(Collected data)
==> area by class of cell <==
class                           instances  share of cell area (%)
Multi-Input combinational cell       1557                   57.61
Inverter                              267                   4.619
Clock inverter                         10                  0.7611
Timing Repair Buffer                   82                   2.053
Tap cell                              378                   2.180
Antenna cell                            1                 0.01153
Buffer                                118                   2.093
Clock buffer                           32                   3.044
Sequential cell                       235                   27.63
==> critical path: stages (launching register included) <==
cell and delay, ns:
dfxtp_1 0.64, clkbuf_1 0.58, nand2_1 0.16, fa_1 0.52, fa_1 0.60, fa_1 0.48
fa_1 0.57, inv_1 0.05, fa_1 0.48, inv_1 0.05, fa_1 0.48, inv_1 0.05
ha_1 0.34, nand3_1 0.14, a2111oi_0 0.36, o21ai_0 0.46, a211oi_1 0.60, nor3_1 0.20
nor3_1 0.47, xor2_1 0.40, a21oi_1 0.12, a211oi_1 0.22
===== config.mk =====
export PLATFORM = sky130hd
export DESIGN_NAME = lzr_fill
export DESIGN_NICKNAME = d
export VERILOG_FILES = /design/src/lzr_pkg.sv /design/src/lzr_fill.sv
export SDC_FILE = /design/constraint.sdc
export NUM_CORES = 1
export LEC_CHECK = 0
export BUFFER_PORTS_ARGS = -buffer_cell sky130_fd_sc_hd__buf_2
export CAP_MARGIN = 30
export CORE_ASPECT_RATIO = 1.2
export CORE_MARGIN = 4
export CORE_UTILIZATION = 59
export DETAILED_ROUTE_END_ITERATION = 6
export GPL_TIMING_DRIVEN = 0
export PLACE_DENSITY = 0.79
export SYNTH_ARGS = -nofsm -noshare
export SYNTH_HDL_FRONTEND = slang
export SYNTH_SLANG_ARGS = --single-unit
export TNS_END_PERCENT = 1

===== constraint.sdc =====
create_clock -name clk -period 4.03 [get_ports clk]
set_input_delay 0.806 -clock clk [delete_from_list [all_inputs] [get_ports clk]]
set_output_delay 0.806 -clock clk [all_outputs]
set_load 0.005 [all_outputs]

===== src/lzr_pkg.sv =====
// lzr_pkg: shared constants, types and codes for the lzss/rle stream decoder
// used by lzr_fill, lzr_pack and lzss_rle_stream_decoder; no dependencies
package lzr_pkg;

	localparam int WINDOW_SIZE = 4096;
	localparam int WIN_AW      = 12;
	localparam int OUT_LANES   = 8;
	localparam int OUT_W       = OUT_LANES * 8;
	localparam int CNT_W       = 4;
	localparam int LEN_W       = 9;

	localparam int MAX_COPY_V1 = 18;
	localparam int MAX_COPY_V3 = 17;

	localparam logic [WIN_AW-1:0] WP_START_V1 = WIN_AW'(WINDOW_SIZE - MAX_COPY_V1);
	localparam logic [WIN_AW-1:0] WP_START_V3 = WIN_AW'(WINDOW_SIZE - MAX_COPY_V3);

	localparam logic [15:0] FLAG_FILL = 16'hff00;
	localparam logic [3:0]  RUN_CODE  = 4'hf;

	// parser phase codes
	localparam logic [1:0] PH_START  = 2'd0;
	localparam logic [1:0] PH_TOKEN  = 2'd1;
	localparam logic [1:0] PH_FIRST  = 2'd2;
	localparam logic [1:0] PH_SECOND = 2'd3;

	typedef enum logic [5:0] {
		S_FILL  = 6'b000001,
		S_IDLE  = 6'b000010,
		S_RUN   = 6'b000100,
		S_CRD   = 6'b001000,
		S_CWR   = 6'b010000,
		S_FLUSH = 6'b100000
	} dec_state_t;

	// sequencer to packer
	typedef struct packed {
		logic       push;
		logic [7:0] data;
		logic       flush;
		logic       last;
	} pack_ctl_t;

	// packer to sequencer
	typedef struct packed {
		logic full;
		logic out_free;
	} pack_sts_t;

endpackage


===== src/lzr_fill.sv =====
// lzr_fill: sweeps the history window once, writing its preset byte pattern
// depends on lzr_pkg
module lzr_fill (
	input  logic                      clk,
	input  logic                      arst_n,
	input  logic                      start,
	output logic                      busy,
	output logic [lzr_pkg::WIN_AW-1:0] addr,
	output logic [7:0]                data
);
	import lzr_pkg::*;

	logic [WIN_AW-1:0] fa_q;
	logic [7:0]        fn_q;
	logic [2:0]        fr_q;
	logic              busy_q;

	// low half: n,0 pairs; then groups of seven n,ff,..,n; top 256 bytes zero
	always_comb begin
		if (!fa_q[WIN_AW-1]) begin
			data = fa_q[0] ? 8'h00 : fa_q[10:3];
		end else if (fa_q[WIN_AW-1 -: 4] == 4'hf) begin
			data = 8'h00;
		end else begin
			data = fr_q[0] ? 8'hff : fn_q;
		end
	end

	assign addr = fa_q;
	assign busy = busy_q;

	always_ff @(posedge clk or negedge arst_n) begin
		if (!arst_n) begin
			fa_q   <= '0;
			fn_q   <= '0;
			fr_q   <= '0;
			busy_q <= 1'b1;
		end else if (start) begin
			fa_q   <= '0;
			fn_q   <= '0;
			fr_q   <= '0;
			busy_q <= 1'b1;
		end else if (busy_q) begin
			fa_q <= fa_q + 1'b1;
			if (fa_q[WIN_AW-1]) begin
				if (fr_q == 3'd6) begin
					fr_q <= '0;
					fn_q <= fn_q + 1'b1;
				end else begin
					fr_q <= fr_q + 1'b1;
				end
			end
			if (fa_q == {WIN_AW{1'b1}}) begin
				busy_q <= 1'b0;
			end
		end
	end

endmodule


* After elaboration in Yosys (flattened, before gate mapping)
Index checks and enable logic that the tools add are counted. Widths: inputs -> output; s select.
Word-level totals: bits in registers 24, bits in latches 0, bits in writable memories 0, bits in read-only memories 0, word-level logic and storage cells 32, memories 0
Cells by class: add/subtract/negate cells 3, multiply operators 0, div/mod/pow operators 0, magnitude comparators 0, eq/ne operators 3, shift-type cells 0, mux-type cells 17, bitwise operators 0, reduce and logical (&&, ||, !) cells 5
Operator list (number):
- $mux 8 | 8
- $mux 12 | 2
- $add 12x1->12 const B | 1
- $eq 12x12->1 const B | 1
- $mux 3 | 4
- $add 8x1->8 const B | 1
- $reduce_bool 2->1 | 3
- $eq 4x4->1 const B | 1
- $add 3x1->3 const B | 1
- $eq 3x3->1 const B | 1
- $mux 1 | 3
- $reduce_and 3->1 | 1
- $reduce_and 2->1 | 1

* Depth between registers and ports, before layout
depth after elaboration 5, mapped depth 5, depth with buffers taken out 4

* Least setup slack after synthesis
Ideal clock, no wire load.
kind flip-flop to output port, start register fa_q[11] (netlist: addr[11]), end output data[0], data arrival time 975 ps, data required time 3224 ps, path slack 2249 ps, cell stages (with the launch flop) 5, cell sequence dfrtp_1 buf_6 nor2_1 nand2_1 o21ai_0
On the way: word-level cells in the longest chain between the ends 3
Ends and longest elaborated chain:
- from (decl) | RTL line lzr_fill.sv:13 | logic [WIN_AW-1:0] fa_q;
- from (signal assigned) | RTL line lzr_fill.sv:44 | fa_q <= fa_q + 1'b1;
- $eq 4x4->1 | RTL line lzr_fill.sv:22 | end else if (fa_q[WIN_AW-1 -: 4] == 4'hf) begin
- $mux 8 | RTL line lzr_fill.sv:22
- $mux 8 * | RTL line lzr_fill.sv:20 | if (!fa_q[WIN_AW-1]) begin
- to (decl) | RTL line lzr_fill.sv:9 | output logic [7:0] data
Mark *: on every way between the ends. The rest lies on a longest branch, timed or not.

* Worst setup path in the final report
start register fa_q[11] (netlist: addr[11]), end output data[4]
The elaborated chain is that of the path after synthesis.

==> impl_results.md <==
* DRC viols at 0
* Resize count post-CTS at 0
* Fin nets at 186
* Routed Antenna Nets at 0
* Mapped Cells at between 150 and 200
* Final core occ at between 70 and 80%
* Synth area leaders: dfrtp_1, a21oi_1, nand2_1
* Mean Syn Cell Area at 8.897 um^2
* Crit-path cells: buf_6 > nor2_1 > nand2_1 > o21ai_0 > buf_2
* Most numerous cell in the Yosys netlist: dfrtp_1
* Worst Setup End Kind: output pin
* Hold Vio Cnt, Final at 0
* CP Max Fanout at 9
* Synth area leader: dfrtp_1
* Min-Delay Path Class: input port to async pin
* Worst setup SP type: flip-flop
* Maximum VDD drop at 0.2216 mV
* Setup TNS at 0 ns
* Via density at between 6 and 7
* Gr usage total at 21.67%
* # setup viols final at 0
* Rel. slew slack at around 65%
* Total power at between 300 and 400 uW
* H-tree depth at 1
* Die Span X at just over 50 um
* CP max stage delay at approximately 0.42 ns
* Fmax at slightly above 0.4 GHz
* PD cells at between 200 and 300 mW/mm^2
* Crit path required time at around 3.2 ns
* Post-CTS setup buffer count at 0
* Syn nets at 159
* Mapped cell area at between 0.001 and 0.0015 mm^2
* Grt total ovfl at 0
* Post-synth top area share at 42.01%
* Crit path buf inv count at 2
* Slowest-stage cell, CP: dfrtp_1
* Post-synth EDFFs at 0
* Vias in the first global route at roughly 1,200
* Placeable Area at 0.002140 mm^2
* Sequential share of the synthesized area at 43.93%
* Max Cap Viol at 0
* Die Span Y at just over 60 um
* FF/Latch Area at 601.8 um^2
* DIE AREA at roughly 0.0032 mm^2
* Main synth FF type: dfrtp_1
* Layout cells sized above 1 at about 18%
* Warnings, synthesis at 0
* Clk_lat worst skew at 0.32 ns
* Footprint of the multi-input gates at between 700 and 800 um^2
* Wire per inst at ~15 um
* Initial antenna violation count at 0
* Clk buf depth at 2
* Via count at 1,291
* CP Class: flip-flop to output pin
* Clock skew at 0.003916 ns
* Placer Congestion at a little under 0.8
* CTS hold repair buffers at 0
* TritonRoute pass-1 iters at 4
* Diode count at 0
* Clk sinks at 24
* Site Rows at 18
* Initial Util at between 60% and 70%
* Number of port buffers at 22
* TritonCTS clock tree: done
* DRT iter0 DRCs at 54
* CP top delay family: simple AND/OR/NAND/NOR gates
* Slew Viols, Final at 0
* Status: finished, final reports clean
* Post-synthesis sequential element count at 24
* Synth cell types at 30
* Leakage at between 0.6 and 0.7 nW
* CTS clk-pin slew, worst paths at roughly 0.13 ns
* Crit path time final at about 2.4 ns
* Global-route wire length before repair at between 5000 and 6000 um
* Pin count of the biggest net entering global routing at 25
* RSZ-0062 raised after global routing: false
* Io pins at 24
* CTS Buf Count at 3
* Worst slew pin tran at between 0.5 and 0.6 ns
* Synth top cells by count: dfrtp_1, nand2_1, a21oi_1
* CTS root buf: clkbuf_4
* P&R area growth vs syn at 13.42%
* Routed WL at approximately 3100 um
* Tcrit/Tclk final at 60.71%
* Hpwl dp at around 2300 um
* FFs w/ async S/R, synth at between 90% and 100%
* Filler cell count at roughly 170
* Worst EP arrival at about 1.6 ns
## kinds of logic (layout without fill, tap and decap cells)
logic type	count (synthesis)	in the layout	synth area share (%)
adders and majority gates	2	2	1.826
DFF	24	24	43.93
buffers and inverters	10	36	3.926
AOI/OAI and AO/OA	42	42	17.44
xor gates and xnor gates	4	4	2.558
and+or+nand+nor	70	70	28.77
muxes	2	2	1.552
## final cells by class
class,count,area share [%]
sequential,24,38.73
multi-input combinational,120,45.97
timing repair buffer,22,7.085
buffer,7,2.738
tap,30,2.415
inverter,3,0.7246
clock buffer,4,2.335
## registers in the layout, indices dropped and copies added (netlist names)
name,count
addr,12
busy,1
fn_q,8
fr_q,3
## report_power, final
group	internal (mW)	total (mW)	switching, mW
clock	0.0553	0.128	0.0732
sequential	0.243	0.247	0.00361
combinational	0.00612	0.0205	0.0144
total	0.305	0.396	0.0912
## placed cells by master, fill, tap and decap left out
master | synthesis | layout
clkbuf_1 | 4 | 4
nor2_1 | 16 | 16
nand3_1 | 6 | 6
buf_2 | 1 | 23
xnor2_1 | 2 | 2
dfstp_2 | 1 | 1
a21oi_1 | 18 | 18
buf_6 | 2 | 2
nand4_4 | 2 | 2
clkbuf_8 | 0 | 1
nor2b_1 | 1 | 1
nand3b_1 | 2 | 2
xor2_1 | 2 | 2
or3_1 | 4 | 4
nand2_1 | 21 | 21
o21ai_0 | 13 | 13
or4_1 | 10 | 10
o41ai_1 | 1 | 1
dfrtp_1 | 23 | 23
inv_1 | 3 | 3
nand4_1 | 2 | 2
or3b_1 | 1 | 1
mux2i_1 | 1 | 1
mux2_1 | 1 | 1
nand4b_1 | 1 | 1
clkbuf_4 | 0 | 3
o31ai_1 | 10 | 10
nand4_2 | 1 | 1
and2_1 | 1 | 1
nand2b_1 | 1 | 1
ha_1 | 2 | 2
nor4_1 | 1 | 1
## per-layer routing
layer | vias to the layer above | wire, um | global-route usage (%)
met5 | - | 0 | 0
met4 | 0 | 27 | 4.494
met3 | 2 | 180 | 2.211
met2 | 38 | 1509 | 36.62
met1 | 636 | 1385 | 30.25
li1 | 615 | - | -
## final timing paths
| check | startpoint | endpoint | slack, ns | cells after the start |
|---|---|---|---|---|
| max reg2reg | busy | fn_q[7] | 2.41 | 4 |
| min in group clk | fn_q[7] | fn_q[7] | 0.57 | 2 |
| min reg2reg | fn_q[7] | fn_q[7] | 0.57 | 2 |
| max in group asynchronous | arst_n | busy | 3.23 | 1 |
| min | arst_n | addr[5] | 0.44 | 1 |
| max | addr[11] | data[4] | 1.58 | 5 |
## through the flow
stage	setup slack (ns)	hold slack, ns	instance area, um^2	cells
final	1.583	0.4429	1554	210
after global routing	1.456	0.4811	1554	210
after CTS	1.582	0.4655	1554	210
after detailed placement	1.958	0.5589	1518	206
after global placement	2.040	0.5407	1518	206
after floorplan	2.249	0.5104	1370	154
(Power assumes the default switching activity.)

> **Exercise**:
Which lines of the records above contain the word "types"? Show each of them.

> **Solved problem**:
// lzr_pkg: shared constants, types and codes for the lzss/rle stream decoder
* Synth cell types at 30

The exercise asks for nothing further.